More generally, are there any papers that research something similar to this? The closest things I can find are related to clique numbers of Paley graphs, or the smallest quadratic non-residue, but neither of these seem to relate directly to this question.
First step, we introduce a function to roughly describe the number of the term $\big(\frac{k}{p}\big)$. For convenience purpose, We define it on $[0,2\pi]$ as $$f(x)=\cases{x, & \text{$0\leqslant x\leqslant \pi/2$}\\ \pi-x, & \text{$\pi/2\leqslant x\leqslant3\pi/2$}\\ x-2\pi, & \text{$3\pi/2\leqslant x\leqslant 2\pi$}}.\\$$
It is straightforward to show that the Fourier series of $f(x)$ is $$\frac{4}{\pi}\sum_{n=1}^\infty\frac{(-1)^{n-1}}{(2n-1)^2}\sin((2n-1)x),$$ which convergent to $f(x)$ absolutely and uniformly.
Second step, we use the result of Gauss sum for prime $p\equiv 3\pmod{4}$ $$\sum_{k=0}^{p-1}\biggl(\frac{k}{p}\biggr)e^{2\pi ik/p}=i\sqrt{p},$$ which implies $$\sum_{k=0}^{p-1}\biggl(\frac{k}{p}\biggr)\sin(2\pi km/p)=\biggl(\frac{m}{p}\biggr)\sqrt{p}.$$
Thus we can calculate the sum \begin{align} S(p)&:=\frac{p}{2\pi}\sum_{k=0}^{p-1}\biggl(\frac{k}{p}\biggr)f(2\pi k/p)\\ &=\frac{2p}{\pi^2}\sum_{k=0}^{p-1}\sum_{n=1}^{\infty}\frac{(-1)^{n-1}}{(2n-1)^2}\biggl(\frac{k}{p}\biggr)\sin(2\pi k(2n-1)/p)\\ &=\frac{2p}{\pi^2}\sum_{n=1}^{\infty}\frac{(-1)^{n-1}}{(2n-1)^2}\sum_{k=0}^{p-1}\biggl(\frac{k}{p}\biggr)\sin(2\pi k(2n-1)/p)\\ &=\frac{2p\sqrt{p}}{\pi^2}\sum_{n=1}^{\infty}\frac{(-1)^{n-1}}{(2n-1)^2}\biggl(\frac{2n-1}{p}\biggr)\\ &=\frac{2p\sqrt{p}}{\pi^2}L(2,\chi),\\ \end{align} where $\chi$ is the primitive Dirichlet character modulo $4p$ with order $2$.

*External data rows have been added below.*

File: src/rtl/alu_pkg.sv
// Shared widths and types for the operand-fetch stage and the ALU function units.
package alu_pkg;

    localparam int unsigned DATA_W   = 16;
    localparam int unsigned ADDR_W   = 4;
    localparam int unsigned NUM_REGS = 2 ** ADDR_W;

    typedef logic [ADDR_W-1:0] reg_addr_t;
    typedef logic [DATA_W-1:0] word_t;

endpackage

File: src/rtl/regfile_core.sv
// Register storage: one synchronous write port, two asynchronous read ports, R0 reads as zero.
module regfile_core
    import alu_pkg::*;
#(
    parameter int unsigned DATA_W = alu_pkg::DATA_W,
    parameter int unsigned ADDR_W = alu_pkg::ADDR_W
) (
    input  logic              clk,
    input  logic              rst_n,
    input  logic              wr_en,
    input  logic [ADDR_W-1:0] wr_addr,
    input  logic [DATA_W-1:0] wr_data,
    input  logic [ADDR_W-1:0] rd_addr_a,
    output logic [DATA_W-1:0] rd_data_a_c,
    input  logic [ADDR_W-1:0] rd_addr_b,
    output logic [DATA_W-1:0] rd_data_b_c
);

    localparam int unsigned DEPTH = 2 ** ADDR_W;

    logic [DATA_W-1:0] mem [DEPTH];

    // Entry 0 is never written, so it stays at its reset value of zero.
    always_ff @(posedge clk or negedge rst_n) begin
        if (!rst_n) begin
            for (int i = 0; i < int'(DEPTH); i++) begin
                mem[i] <= '0;
            end
        end else if (wr_en && (wr_addr != '0)) begin
            mem[wr_addr] <= wr_data;
        end
    end

    always_comb begin
        rd_data_a_c = (rd_addr_a == '0) ? '0 : mem[rd_addr_a];
        rd_data_b_c = (rd_addr_b == '0) ? '0 : mem[rd_addr_b];
    end

endmodule

File: src/rtl/regfile_operand_stage.sv
// Operand-fetch stage: reads two registers per request into a registered ALU operand slot,
// with write-back bypass on accept and operand refresh while the ALU stalls.
module regfile_operand_stage
    import alu_pkg::*;
#(
    parameter int unsigned DATA_W = alu_pkg::DATA_W,
    parameter int unsigned ADDR_W = alu_pkg::ADDR_W
) (
    input  logic              clk,
    input  logic              rst_n,
    input  logic              req_valid,
    output logic              req_ready,
    input  logic [ADDR_W-1:0] rs_a,
    input  logic [ADDR_W-1:0] rs_b,
    output logic              op_valid,
    input  logic              op_ready,
    output logic [DATA_W-1:0] op_a,
    output logic [DATA_W-1:0] op_b,
    input  logic              wb_en,
    input  logic [ADDR_W-1:0] wb_addr,
    input  logic [DATA_W-1:0] wb_data
);

    logic [DATA_W-1:0] rd_a;
    logic [DATA_W-1:0] rd_b;
    logic [ADDR_W-1:0] hold_a;
    logic [ADDR_W-1:0] hold_b;

    logic              accept;
    logic              stall;
    logic              op_valid_nxt;
    logic [DATA_W-1:0] op_a_nxt;
    logic [DATA_W-1:0] op_b_nxt;
    logic [ADDR_W-1:0] hold_a_nxt;
    logic [ADDR_W-1:0] hold_b_nxt;

    regfile_core #(
        .DATA_W (DATA_W),
        .ADDR_W (ADDR_W)
    ) u_core (
        .clk         (clk),
        .rst_n       (rst_n),
        .wr_en       (wb_en),
        .wr_addr     (wb_addr),
        .wr_data     (wb_data),
        .rd_addr_a   (rs_a),
        .rd_data_a_c (rd_a),
        .rd_addr_b   (rs_b),
        .rd_data_b_c (rd_b)
    );

    assign req_ready = !op_valid || op_ready;
    assign accept    = req_valid && req_ready;
    assign stall     = op_valid && !op_ready;

    // Next-state for the operand slot: accept (with bypass), stall refresh, or consume.
    always_comb begin
        op_valid_nxt = op_valid;
        op_a_nxt     = op_a;
        op_b_nxt     = op_b;
        hold_a_nxt   = hold_a;
        hold_b_nxt   = hold_b;

        if (accept) begin
            op_valid_nxt = 1'b1;
            hold_a_nxt   = rs_a;
            hold_b_nxt   = rs_b;
            op_a_nxt     = (wb_en && (rs_a != '0) && (wb_addr == rs_a)) ? wb_data : rd_a;
            op_b_nxt     = (wb_en && (rs_b != '0) && (wb_addr == rs_b)) ? wb_data : rd_b;
        end else if (stall) begin
            if (wb_en && (hold_a != '0) && (wb_addr == hold_a)) begin
                op_a_nxt = wb_data;
            end
            if (wb_en && (hold_b != '0) && (wb_addr == hold_b)) begin
                op_b_nxt = wb_data;
            end
        end else if (op_valid && op_ready) begin
            op_valid_nxt = 1'b0;
        end
    end

    always_ff @(posedge clk or negedge rst_n) begin
        if (!rst_n) begin
            op_valid <= 1'b0;
            op_a     <= '0;
            op_b     <= '0;
            hold_a   <= '0;
            hold_b   <= '0;
        end else begin
            op_valid <= op_valid_nxt;
            op_a     <= op_a_nxt;
            op_b     <= op_b_nxt;
            hold_a   <= hold_a_nxt;
            hold_b   <= hold_b_nxt;
        end
    end

endmodule

File: config.mk
export PLATFORM = sky130hd
export DESIGN_NAME = regfile_operand_stage
export DESIGN_NICKNAME = d
export VERILOG_FILES = /design/src/rtl/alu_pkg.sv /design/src/rtl/regfile_core.sv /design/src/rtl/regfile_operand_stage.sv
export SDC_FILE = /design/constraint.sdc
export NUM_CORES = 1
export LEC_CHECK = 0
export CAP_MARGIN = 20
export CORE_AREA = 4 4 193 195
export CTS_BUF_LIST = sky130_fd_sc_hd__clkbuf_8
export CTS_CLUSTER_DIAMETER = 40
export DETAILED_ROUTE_END_ITERATION = 8
export DIE_AREA = 0 0 197 199
export PLACE_DENSITY = 0.74
export SYNTH_ARGS = -nofsm -noshare
export SYNTH_HDL_FRONTEND = slang
export SYNTH_SLANG_ARGS = --single-unit
File: constraint.sdc
create_clock -name clk -period 1.4 [get_ports clk]
set_input_delay 0.35 -clock clk [delete_from_list [all_inputs] [get_ports clk]]
set_output_delay 0.35 -clock clk [all_outputs]
set_load 0.02 [all_outputs]
==> summary.md, run 1 <==
| Metric | Value |
|---|---|
| Status | `complete, but fails checks` |
| Violated checks | `setup timing` |
| Die width | `197 um` |
| Fraction of synthesized cell area in xor and xnor cells | `0.00772` |
| Final worst slack | `-0.261 ns` |
| Layout Skew | `~0.025 ns` |
| Port bufs | `66` |
| Clock Latency Late Sink | `0.59 ns` |
| CORE AREA | `about 35000 um^2` |
| H-tree levels | `2` |
| Worst vdd ir | `0.859 mV` |
| Number of synthesized flops with an enable pin | `0` |
| Critical path peak fanout | `6` |
| Number of library cell types mapped by synthesis | `35` |
| Gate Count Post-Synth | `between 1k and 1.5k` |
| Tmin final | `1.66 ns` |
| Iteration-0 DRC Markers | `824` |
| Post-synthesis simple-gate area fraction | `0.0459` |
| Chip Height | `199 um` |
| Avg WL per Cell | `~24 um` |
| Crit end category | `flip-flop` |
| CP Class | `flip-flop to flip-flop` |
| # setup viols final | `67` |
| Layout area overhead | `29.7%` |
| Dpl hpwl | `~30 mm` |
| Worst Hold Margin | `approximately 0.20 ns` |
| Adder-cell share of the synthesized area | `0` |
| Vias in the first global route | `around 12k` |
| Fin. Hold Viols | `0` |
| Final wirelength | `roughly 46 mm` |
| Slew Limit Headroom | `0.592` |
| Max Cap Violations | `0` |
| Compound-Gate Fraction of Synth Area | `0.0755` |
| #FFs+latches synth | `slightly below 300` |
| P_leak | `~0.0091 uW` |
| Remaining DRCs | `0` |
| Max-slew violation count | `0` |
| Global-route wire length before repair | `approximately 70 mm` |
| RSZ-0062 raised after global routing | `true` |
| Hold crit path type | `primary input to async pin` |
| CTS buffer count | `51` |
| Clk slew on worst S/H paths | `around 0.06 ns` |
| Io pins | `67` |
| Req. time, crit path | `1.86 ns` |
| Total clock sinks | `slightly below 300` |
| Die area | `around 40000 um^2` |
| Placer congestion estimate | `between 0.8 and 0.9` |
| Initial core utilization | `0.449` |
| Layout cell share with drive strength beyond 1 | `0.524` |
| YS warnings | `0` |
| Post-Syn Area | `around 16000 um^2` |
| Net count after synthesis | `about 1.2k` |
| Tcrit/Tclk final | `1.19` |
| Routed via count | `roughly 11k` |
| Sequential cell area fraction in the yosys report | `0.468` |
| Synth Flop Type | `dfrtp_1` |
| FP Rows | `between 60 and 70` |
| Fin nets | `1420` |
| Total GRT Usage | `0.229` |
| Initial antenna violation count | `0` |
| GRT overflow | `0` |
| Setup TNS | `-8.89 ns` |
| Crit path DAT | `roughly 2.1 ns` |
| Final ANT Viol Nets | `0` |
| Largest family of logic cells by synthesized area | `multiplexers` |
| Via density | `between 6 and 7` |
| Clock buffer depth | `3` |
| DR pass1 iterations | `5` |
| Multiplexer share of the synthesized area | `0.352` |
| Power density over cell area | `1360 nW/um^2` |
| CTS tree | `yes` |
| FILL cells | `2731` |
| # diodes | `0` |
| Avg Cell Area, Syn | `approximately 13 um^2` |
| Async set-reset flop share out of synthesis | `1.00` |
| CP startpoint kind | `flip-flop` |
| Fmax | `about 600 MHz` |
| Clock Root Buffer | `clkbuf_8` |
| Slew @ Worst Pin | `around 0.61 ns` |
| Largest net degree at the start of global routing | `61` |
[stage by stage]
step | std cells | total power, uW | cell area [um^2] | worst slack [ns] | util
finish | 1880 | 28000 | 20600 | -0.261 | 0.582
global route | 1880 | 29100 | 20600 | -0.301 | 0.582
CTS | 1872 | 27800 | 20300 | -0.261 | 0.573
detailed placement | 1774 | 18800 | 18600 | -0.986 | 0.526
global placement | 1774 | 18500 | 18600 | -0.955 | 0.526
floorplan | 1189 | 16100 | 16300 | -0.301 | -
[cells by family (layout without fill, tap and decap cells)]
logic type / count (synthesis) / in the layout
buffers and inverters: 156 / 386
AO/OA/AOI/OAI: 140 / 140
XOR/XNOR: 14 / 14
multiplexers: 440 / 440
AND/OR/NAND/NOR: 142 / 142
flip-flops: 297 / 297
[path summary, 6_finish.rpt]
check,start,end,slack [ns],cells after the start
min,rst_n,u_core.mem[67],0.20,2
min in group clk,rs_b[1],hold_b[1],0.23,3
min reg2reg,u_core.mem[255],u_core.mem[255],0.41,0
max,hold_b[0],op_b[7],-0.26,7
max in group asynchronous,rst_n,op_a[9],0.56,4
max reg2reg,hold_b[0],op_b[7],-0.26,7
[cell usage in the layout, fill, tap and decap left out, drive strengths merged]
cell,n
nand2b,38
nand2,36
a22oi,32
a21oi,4
dlygate4sd2,2
inv,40
nor3b,1
xnor2,14
o221ai,32
dfrtp,297
o41ai,2
clkinvlp,2
and2,4
dlygate4sd3,1
o32ai,2
nand3b,2
nand4,4
or3,5
bufinv,3
a221oi,64
o21ai,2
mux2,248
nand3,1
and3b,1
nor2b,3
clkdlybuf4s15,3
clkbuf,68
mux2i,128
mux4,64
clkdlybuf4s50,20
o21bai,2
buf,243
clkinv,4
nor2,47
[cell usage after synthesis, types with 9 or more instances]
library cell  instances  share of area
inv_1                32         0.0076
mux2_4               20          0.019
xnor2_1              14         0.0077
nand2b_1             38          0.015
nor2_1               38         0.0090
nand2_1              36         0.0085
o221ai_1             32          0.018
a221oi_1             64          0.035
dfrtp_1             297           0.47
nor2_2                9         0.0035
mux2_2              218           0.15
a22oi_1              32          0.015
buf_6                10         0.0071
mux2_1               10         0.0071
mux2i_1             128          0.081
mux4_2               64          0.091
buf_2                38          0.012
clkbuf_1             53          0.013
buf_4                21         0.0099
[power by group]
group	internal, uW	total [uW]	switching (uW)	leakage [uW]
Sequential	10500	11900	1480	0.00368
Combinational	4430	7530	3100	0.00483
Clock	4870	8490	3620	0.000591
[critical path, cell delays in order (launching register included)]
cell and delay [ns]:
dfrtp_2 0.45, o41ai_4 0.34, buf_4 0.19, o32ai_4 0.10, buf_6 0.14, buf_12 0.14
nand2_4 0.07, o221ai_2 0.08
[layout make-up]
type                    count  area (um^2)  area share
clock inverters            17          163     0.00790
clock buffers              68          936      0.0454
repair buffers            269         3030       0.147
well taps                 461          577      0.0280
inverters                  32          120     0.00583
multi-input cells         736         8340       0.405
flip-flops and latches    297         7440       0.361
[sequential cells by signal, indices dropped and copies added (netlist names)]
signal      count
u_core.mem    256
op_a           16
op_b           16
hold_a          4
hold_b          4
op_valid        1
[metal layers]
layer | GRT usage | routed length, um
met1 | 0.314 | 19500
met2 | 0.379 | 22100
met3 | 0.0356 | 2630
met4 | 0.0740 | 1480
met5 | 0 | 0
[timing repair]
action | CTS | global route
buffers inserted | 16 | 8
endpoints found under the hold margin | 256 | 0
hold buffers | 1 | 0
gates resized for setup | 297 | 54
setup endpoints to repair | 306 | 99
cloned | 4 | 0
pin swaps | 34 | 10
(Power assumes the default switching activity.)
==> run 2, diff against run 1 <==
SLEW_MARGIN = 10   (was default)
==> results of run 2 <==
The final DEF is identical to that of run 1; final timing and power are the same.
==> run 3, diff against run 2 <==
ABC_CLOCK_PERIOD_IN_PS = 1400   (was default)
CTS_BUF_LIST = default   (was sky130_fd_sc_hd__clkbuf_8)
==> run 3 against run 2 <==
  * The run still ends with setup timing left
  * Cell area grew 3.2%
  * Via count rose by 1.5%
  * Critical path type unchanged
  * Flip-flop and latch count stayed put
==> summary.md, run 3 (same netlist as run 1, synthesis figures left out) <==
| Metric | Value |
|---|---|
| Status | `complete, but fails checks` |
| Violated checks | `setup timing` |
| Power density over cell area | `~1400 nW/um^2` |
| Clock Root Buffer | `clkbuf_16` |
| Placer congestion estimate | `0.896` |
| Final total power | `30400 uW` |
| CP startpoint kind | `flip-flop` |
| Vias in the first global route | `between 10k and 15k` |
| # setup viols final | `57` |
| Layout area overhead | `33.9%` |
| Remaining DRCs | `0` |
| Max-slew violation count | `0` |
| Most frequent cells in the layout | `dfrtp_1, mux2_2, buf_4, mux2i_1, mux4_2` |
| R2R cell count | `6` |
| Req. time, crit path | `approximately 1.8 ns` |
| Largest net degree at the start of global routing | `61` |
| Crit path DAT | `approximately 2.1 ns` |
| DR pass1 iterations | `7` |
| Max Cap Violations | `0` |
| FF+latch area | `~7400 um^2` |
| Worst vdd ir | `~0.97 mV` |
| Initial core utilization | `0.449` |
| Tcrit/Tclk final | `1.21` |
| Final worst slack | `-0.299 ns` |
| Via density | `roughly 6.1` |
| Clock Latency Late Sink | `0.54 ns` |
| CP Class | `flip-flop to flip-flop` |
| FILL cells | `between 2k and 3k` |
| Dpl hpwl | `approximately 30 mm` |
| Total clock sinks | `297` |
| Commonest non-fill, non-tap cell in the layout | `dfrtp_1` |
| Layout cell share with drive strength beyond 1 | `0.560` |
| Tmin final | `approximately 1.7 ns` |
| RSZ-0062 raised after global routing | `true` |
| FP Rows | `69` |
| Routed via count | `about 11k` |
| CTS tree | `yes` |
| CP cell instances | `xnor2_1 -> nand4_1 -> buf_4 -> o21ai_4 -> buf_6 -> o221ai_2` |
| Slew @ Worst Pin | `roughly 0.65 ns` |
| Layout Skew | `between 0.03 and 0.04 ns` |
| P_leak | `0.00942 uW` |
| Largest stage delay, worst path | `0.40 ns` |
| Setup crit start | `hold_b[3]` |
| H-tree levels | `2` |
| Critical path peak fanout | `6` |
| Port bufs | `66` |
| Hold crit path type | `primary input to async pin` |
| Fin. Hold Viols | `0` |
| Die width | `slightly below 200 um` |
| Initial antenna violation count | `0` |
| Flop2flop setup slack | `-0.30 ns` |
| Area of the multi-input gates | `around 8600 um^2` |
| Top Registers | `u_core.mem x256, op_a x16, op_b x16` |
| Clk slew on worst S/H paths | `about 0.060 ns` |
| Slew Limit Headroom | `0.566` |
| Avg WL per Cell | `roughly 26 um` |
| Global-route wire length before repair | `between 70 and 80 mm` |
| Crit end category | `flip-flop` |
| GRT overflow | `0` |
| CTS buffer count | `between 40 and 50` |
| Io pins | `67` |
| Chip Height | `199 um` |
| Slowest CP cell | `dfrtp_1` |
| Max reg flops | `256` |
| Die area | `39200 um^2` |
| Largest Register | `u_core.mem` |
| Total GRT Usage | `0.238` |
| Iteration-0 DRC Markers | `~970` |
| R2R Path Start | `hold_b[3]` |
| # diodes | `0` |
| Fin nets | `roughly 1.4k` |
| Final ANT Viol Nets | `0` |
| Fmax | `between 500 and 600 MHz` |
| Final wirelength | `around 48 mm` |
| Clock buffer depth | `3` |
| CORE AREA | `between 30000 and 40000 um^2` |
| Setup TNS | `-8.20 ns` |
## run 3: layout make-up
cell class	count	area share
clock buffers	49	0.0530
well taps	461	0.0271
clock inverters	23	0.0124
flip-flops and latches	297	0.350
inverters	32	0.00565
repair buffers	277	0.146
multi-input cells	736	0.406
## run 3: per-layer routing
| layer | track usage | wire (um) | vias up |
|---|---|---|---|
| li1 | - | - | 4868 |
| met1 | 0.305 | 19300 | 5975 |
| met2 | 0.393 | 23500 | 503 |
| met3 | 0.0557 | 3360 | 122 |
| met4 | 0.0989 | 1900 | 0 |
| met5 | 0 | 0 | - |
## run 3: worst paths after layout
path	endpoint
min in group clk	hold_b[1]
worst max register to register	op_b[2]
max in group asynchronous	u_core.mem[38]
worst min register to register	u_core.mem[245]
worst min-delay path	u_core.mem[3]
worst max-delay path	op_b[2]
## run 3: per-stage QoR
| step | hold WS, ns | util | cell area, um^2 | instances | setup WS (ns) |
|---|---|---|---|---|---|
| floorplan | 0.0544 | - | 16300 | 1189 | -0.301 |
| global placement | 0.210 | 0.526 | 18600 | 1774 | -0.955 |
| detailed placement | 0.214 | 0.526 | 18600 | 1774 | -0.986 |
| CTS | 0.252 | 0.590 | 20900 | 1868 | -0.246 |
| global route | 0.267 | 0.601 | 21300 | 1875 | -0.332 |
| finish | 0.259 | 0.601 | 21300 | 1875 | -0.299 |
## run 3: power by group
group | switching [uW] | total, uW | leakage (uW) | internal [uW]
Combinational | 3330 | 7890 | 0.00507 | 4570
Clock | 4150 | 10600 | 0.000675 | 6400
Sequential | 1520 | 12000 | 0.00368 | 10500
## run 3: critical path, delay by kind of cell (launching register included)
kind | cells | cell delay (ns)
AO/OA/AOI/OAI | 2 | 0.35
XOR/XNOR | 1 | 0.24
buffers and inverters | 2 | 0.39
flip-flops | 1 | 0.40
AND/OR/NAND/NOR | 1 | 0.19
## run 3: repair_timing
| item | in CTS | in global routing |
|---|---|---|
| hold endpoints to repair | 156 | 0 |
| gates resized for setup | 343 | 81 |
| hold buffers | 1 | 0 |
| cloned | 7 | 0 |
| setup endpoints to repair | 306 | 108 |
| pin swaps | 44 | 48 |
| buffers inserted | 20 | 15 |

Let $p=4r-1$, note that we may rewrite $S(p)$ as follows $$ S(p):=\frac{p}{2\pi}\sum_{k=0}^{p-1}\biggl(\frac{k}{p}\biggr)f(2\pi k/p)=\sum_{k=0}^{r-1} k\biggl(\frac{k}{p}\biggr)+\sum_{k=r}^{3r-1} (p/2-k)\biggl(\frac{k}{p}\biggr)+\sum_{k=3r}^{4r-2} (k-p)\biggl(\frac{k}{p}\biggr).\\ $$
Third step, we show that the sum in your question equals $S(p)$. \begin{align} \sum_{m=1}^{2r-1}\sum_{n=1}^{2r-1}\biggl(\frac{m+n-r}{p}\biggr)&=\sum_{k=2-r}^{r-1}\sum_{n=1}^{k+r-1}\biggl(\frac{k}{p}\biggr)+\sum_{k=r}^{3r-2}\sum_{n=k-r+1}^{2r-1}\biggl(\frac{k}{p}\biggr)\\ &=\sum_{k=2-r}^{r-1}(k+r-1)\biggl(\frac{k}{p}\biggr)+\sum_{k=r}^{3r-2}(3r-1-k)\biggl(\frac{k}{p}\biggr)\\ &=\sum_{k=0}^{r-1}(k+r-1)\biggl(\frac{k}{p}\biggr)+\sum_{k=r}^{3r-2}(3r-1-k)\biggl(\frac{k}{p}\biggr)+\sum_{k=2-r}^{-1}(k+r-1)\biggl(\frac{k}{p}\biggr)\\ &=\sum_{k=0}^{r-1}(k+r-1)\biggl(\frac{k}{p}\biggr)+\sum_{k=r}^{3r-2}(3r-1-k)\biggl(\frac{k}{p}\biggr)+\sum_{k=3r+1}^{4r-2}(k-3r)\biggl(\frac{k}{p}\biggr)\\ &=\sum_{k=0}^{r-1}(k+r-1)\biggl(\frac{k}{p}\biggr)+\sum_{k=r}^{3r-1}(3r-1-k)\biggl(\frac{k}{p}\biggr)+\sum_{k=3r}^{4r-2}(k-3r)\biggl(\frac{k}{p}\biggr)\\ &=S(p)+(r-1)\sum_{k=0}^{r-1}\biggl(\frac{k}{p}\biggr)+\frac{2r-1}{2}\sum_{k=r}^{3r-1}\biggl(\frac{k}{p}\biggr)+(r-1)\sum_{k=3r}^{4r-2}\biggl(\frac{k}{p}\biggr)\\ &=S(p)+(r-1)\sum_{k=0}^{p-1}\biggl(\frac{k}{p}\biggr)+\frac{1}{2}\sum_{k=r}^{3r-1}\biggl(\frac{k}{p}\biggr)\\ %&=S(p)+\frac{r-1}{2}\biggl(\sum_{k=0}^{p-1}\biggl(\frac{k}{p}\biggr)-\sum_{k=0}^{p-1}\biggl(\frac{-k}{p}\biggr)\biggr)+\frac{1}{4}\biggl(\sum_{k=r}^{3r-1}\biggl(\frac{k}{p}\biggr)-\sum_{k=r}^{3r-1}\biggl(\frac{-k}{p}\biggr)\biggr)\\ &=S(p).\\ \end{align}
For the last step, we use the estimations $$L(2,\chi)\leqslant\sum_{n=1}^\infty\frac{1}{(2n-1)^2}=(1-2^{-2})\zeta(2)=\frac{\pi^2}{8},$$ $$L(2,\chi)=\prod_{\text{prime}~p}(1-\chi(p)p^{-2})^{-1}\geqslant\prod_{\text{prime}~p>2}(1+p^{-2})^{-1}=(1+2^{-2})\frac{\zeta(4)}{\zeta(2)}=\frac{\pi^2}{12}.$$ Then we get $$\frac{p\sqrt{p}}{6}\leqslant S(p)\leqslant\frac{p\sqrt{p}}{4}.$$ That is exactly what you conjectured.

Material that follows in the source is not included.